To learn how training an AdapterFusion layer works, check out this Colab notebook from the adapter-transformers repo.

In v1.x of adapter-transformers, fusing adapters was done using a nested list of adapter names, i.e. the example from above would be defined as [["d", "e", "f"]]. For backwards compatibility, you can still do this, although it is recommended to use the new syntax.

Split

.. figure:: img/splitting_adapters.png
    :height: 300
    :align: center
    :alt: Illustration of splitting adapters.

    Splitting the input between two adapters using the 'Stack' block.

The Split block can be used to split an input sequence between two adapters. This is done by specifying a split index, at which the sequences should be divided. In the following example, we split each input sequence between adapters g and h. For each sequence, all tokens from 0 up to 63 are forwarded through g while all tokens beginning at index 64 are forwarded through h:

import transformers.adapters.composition as ac

// ...

model.add_adapter("g")
model.add_adapter("h")

model.active_adapters = ac.Split("g", "h", split_index=64)

BatchSplit

The BatchSplit lock is an alternative to split the input between several adapters. It does not split the input sequences but the batch into smaller batches. As a result, the input sequences remain untouched.
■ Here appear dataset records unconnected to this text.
### src/rtl/timebase.sv
`timescale 1ns/1ps
`include "board_cfg.svh"

module timebase (
  input  logic                 clk,
  input  logic                 core_rstn_i,
  output board_pkg::time_bus_t time_bus_o
);

  localparam int unsigned PRESC_W =
    (`BOARD_PWM_PRESCALE > 1) ? $clog2(`BOARD_PWM_PRESCALE) : 1;
  localparam logic [PRESC_W-1:0] PRESC_LAST = PRESC_W'(`BOARD_PWM_PRESCALE - 1);

  logic               rtc_q;
  logic               tick_q;
  logic [PRESC_W-1:0] presc_q;

  // ----------------------------------------
  // RTC divider and PWM prescaler
  // ----------------------------------------

  always_ff @(posedge clk or negedge core_rstn_i) begin
    if (!core_rstn_i) begin
      rtc_q   <= 1'b0;
      presc_q <= '0;
      tick_q  <= 1'b0;
    end else begin
      rtc_q <= ~rtc_q;  // Half the system clock
      if (presc_q == PRESC_LAST) begin
        presc_q <= '0;
      end else begin
        presc_q <= presc_q + 1'b1;
      end
      tick_q <= (presc_q == PRESC_LAST);  // One cycle per wrap
    end
  end

  assign time_bus_o.rtc      = rtc_q;
  assign time_bus_o.pwm_tick = tick_q;

  // Strobe never stretches into a level
  a_tick_single: assert property (
    @(posedge clk) disable iff (!core_rstn_i)
    tick_q |=> !tick_q
  );

endmodule
$ cat src/verilog/mmu_pkg.sv
// MMU implementation types; tag layout and walker states depend on the Sv32 widths
package mmu_pkg;

  // tag is {vpn, asid}, so asid sits in the low bits
  localparam int TLB_TAG_BITS = sv32_pkg::VPN_BITS + sv32_pkg::SATP_ASID_BITS;

  typedef logic [TLB_TAG_BITS-1:0] tlb_tag_t;

  function automatic tlb_tag_t make_tag(sv32_pkg::vpn_t vpn, sv32_pkg::asid_t asid);
    return {vpn, asid};
  endfunction

  function automatic sv32_pkg::vpn_t tag_vpn(tlb_tag_t tag);
    return tag[sv32_pkg::SATP_ASID_BITS +: sv32_pkg::VPN_BITS];
  endfunction

  typedef enum logic [1:0] {
    st_idle,
    st_lookup,
    st_fetch
  } walk_state_t;

  localparam int NUM_TLBS = 2;

  typedef logic [$clog2(NUM_TLBS)-1:0] tlb_idx_t;

  // instruction fetches go to the itlb
  localparam tlb_idx_t TLB_DTLB = 1'b0;
  localparam tlb_idx_t TLB_ITLB = 1'b1;

endpackage
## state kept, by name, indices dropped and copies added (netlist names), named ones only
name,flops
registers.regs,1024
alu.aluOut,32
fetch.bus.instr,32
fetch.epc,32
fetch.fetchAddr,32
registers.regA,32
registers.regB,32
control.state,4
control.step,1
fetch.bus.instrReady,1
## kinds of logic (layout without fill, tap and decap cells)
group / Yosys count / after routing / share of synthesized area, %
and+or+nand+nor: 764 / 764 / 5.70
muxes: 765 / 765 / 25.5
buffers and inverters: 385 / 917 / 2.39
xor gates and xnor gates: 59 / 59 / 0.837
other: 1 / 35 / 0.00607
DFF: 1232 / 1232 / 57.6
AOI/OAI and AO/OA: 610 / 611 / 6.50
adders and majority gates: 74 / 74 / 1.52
### src/rv32_mem_pkg.sv
package rv32_mem_pkg;

  // Data and address width of the core
  localparam int XLEN = 32;
  // Word address on the bus covers byte address bits 31..2
  localparam int WB_ADR_W = 30;
  // One select bit per byte lane
  localparam int SEL_W = 4;
  // SRAM depth in words, anything at or above is out of range
  localparam int SRAM_WORDS = 1024;
  localparam int SRAM_AW = $clog2(SRAM_WORDS);

  typedef enum logic [1:0] {
    MEM_BYTE = 2'd0,
    MEM_HALF = 2'd1,
    MEM_WORD = 2'd2
  } mem_size_t;

  // Byte enables for a size at a given offset within the word
  function automatic logic [SEL_W-1:0] lane_sel(mem_size_t size, logic [1:0] off);
    case (size)
      MEM_BYTE: return SEL_W'(1) << off;
      MEM_HALF: return off[1] ? 4'b1100 : 4'b0011;
      default:  return 4'b1111;
    endcase
  endfunction

  // Half must sit on an even byte, word on a word boundary
  function automatic logic is_misaligned(mem_size_t size, logic [1:0] off);
    return ((size == MEM_HALF) && off[0]) || ((size == MEM_WORD) && (off != 2'b00));
  endfunction

  // Move the addressed lane down to bit 0, then sign or zero extend
  function automatic logic [XLEN-1:0] load_extend(logic [XLEN-1:0] word, logic [1:0] off,
                                                  mem_size_t size, logic is_unsigned);
    logic [XLEN-1:0] shifted;
    shifted = word >> {off, 3'b000};
    case (size)
      MEM_BYTE: return is_unsigned ? {{(XLEN-8){1'b0}}, shifted[7:0]}
                                   : {{(XLEN-8){shifted[7]}}, shifted[7:0]};
      MEM_HALF: return is_unsigned ? {{(XLEN-16){1'b0}}, shifted[15:0]}
                                   : {{(XLEN-16){shifted[15]}}, shifted[15:0]};
      default:  return shifted;
    endcase
  endfunction

endpackage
In the following example, we split the batch between adapters i, k and l. The batch_sizesparameter specifies the batch size for each of the adapters. The adapter i gets two sequences, kgets 1 sequence and l gets two sequences. If all adapters should get the same batch size this can be specified by passing one batch size e.g. batch_sizes = 2. The sum specified batch has to match the batch size of the input.

import transformers.adapters.composition as ac

// ...

model.add_adapter("i")
model.add_adapter("k")
model.add_adapter("l")

model.active_adapters = ac.BatchSplit("i", "k", "l", batch_sizes=[2, 1, 2])

Parallel

.. figure:: img/parallel.png
    :height: 300
    :align: center
    :alt: Illustration of parallel adapter inference.

    Parallel adapter inference as implemented by the 'Parallel' block. The input is replicated at the first layer with parallel adapters.

The Parallel block can be used to enable parallel multi-task inference on different adapters, each with their own prediction head. Parallel adapter inference was first used in AdapterDrop: On the Efficiency of Adapters in Transformers (Rücklé et al., 2020).

In the following example, we load two adapters for semantic textual similarity (sts) from the Hub, one trained on the STS benchmark, the other trained on the MRPC dataset. We activate a parallel setup where the input is passed through both adapters and their respective prediction heads.

model = AutoModelWithHeads.from_pretrained("distilbert-base-uncased")
tokenizer = AutoTokenizer.from_pretrained("distilbert-base-uncased")

adapter1 = model.load_adapter("sts/sts-b@ukp")
adapter2 = model.load_adapter("sts/mrpc@ukp")

model.active_adapters = ac.Parallel(adapter1, adapter2)

input_ids = tokenizer("Adapters are great!", "Adapters are awesome!", return_tensors="pt")

output1, output2 = model(**input_ids)

print("STS-B adapter output:", output1[0].item())
print("MRPC adapter output:", bool(torch.argmax(output2[0]).item()))

Note that the Parallel block is only intended for inference, not for training adapters.

Nesting composition blocks

Of course, it is also possible to combine different composition blocks in one adapter setup. E.g., we can nest a Split block within a Stack of adapters:

import transformers.adapters.composition as ac

model.active_adapters = ac.Stack("a", ac.Split("b", "c", split_index=60))

However, combinations of adapter composition blocks cannot be arbitrarily deep. All currently supported possibilities are visualized in the figure below.

.. figure:: img/adapter_blocks_nesting.png
    :height: 300
    :align: center
    :alt: Adapter composition block combinations

    Allowed nestings of adapter composition blocks.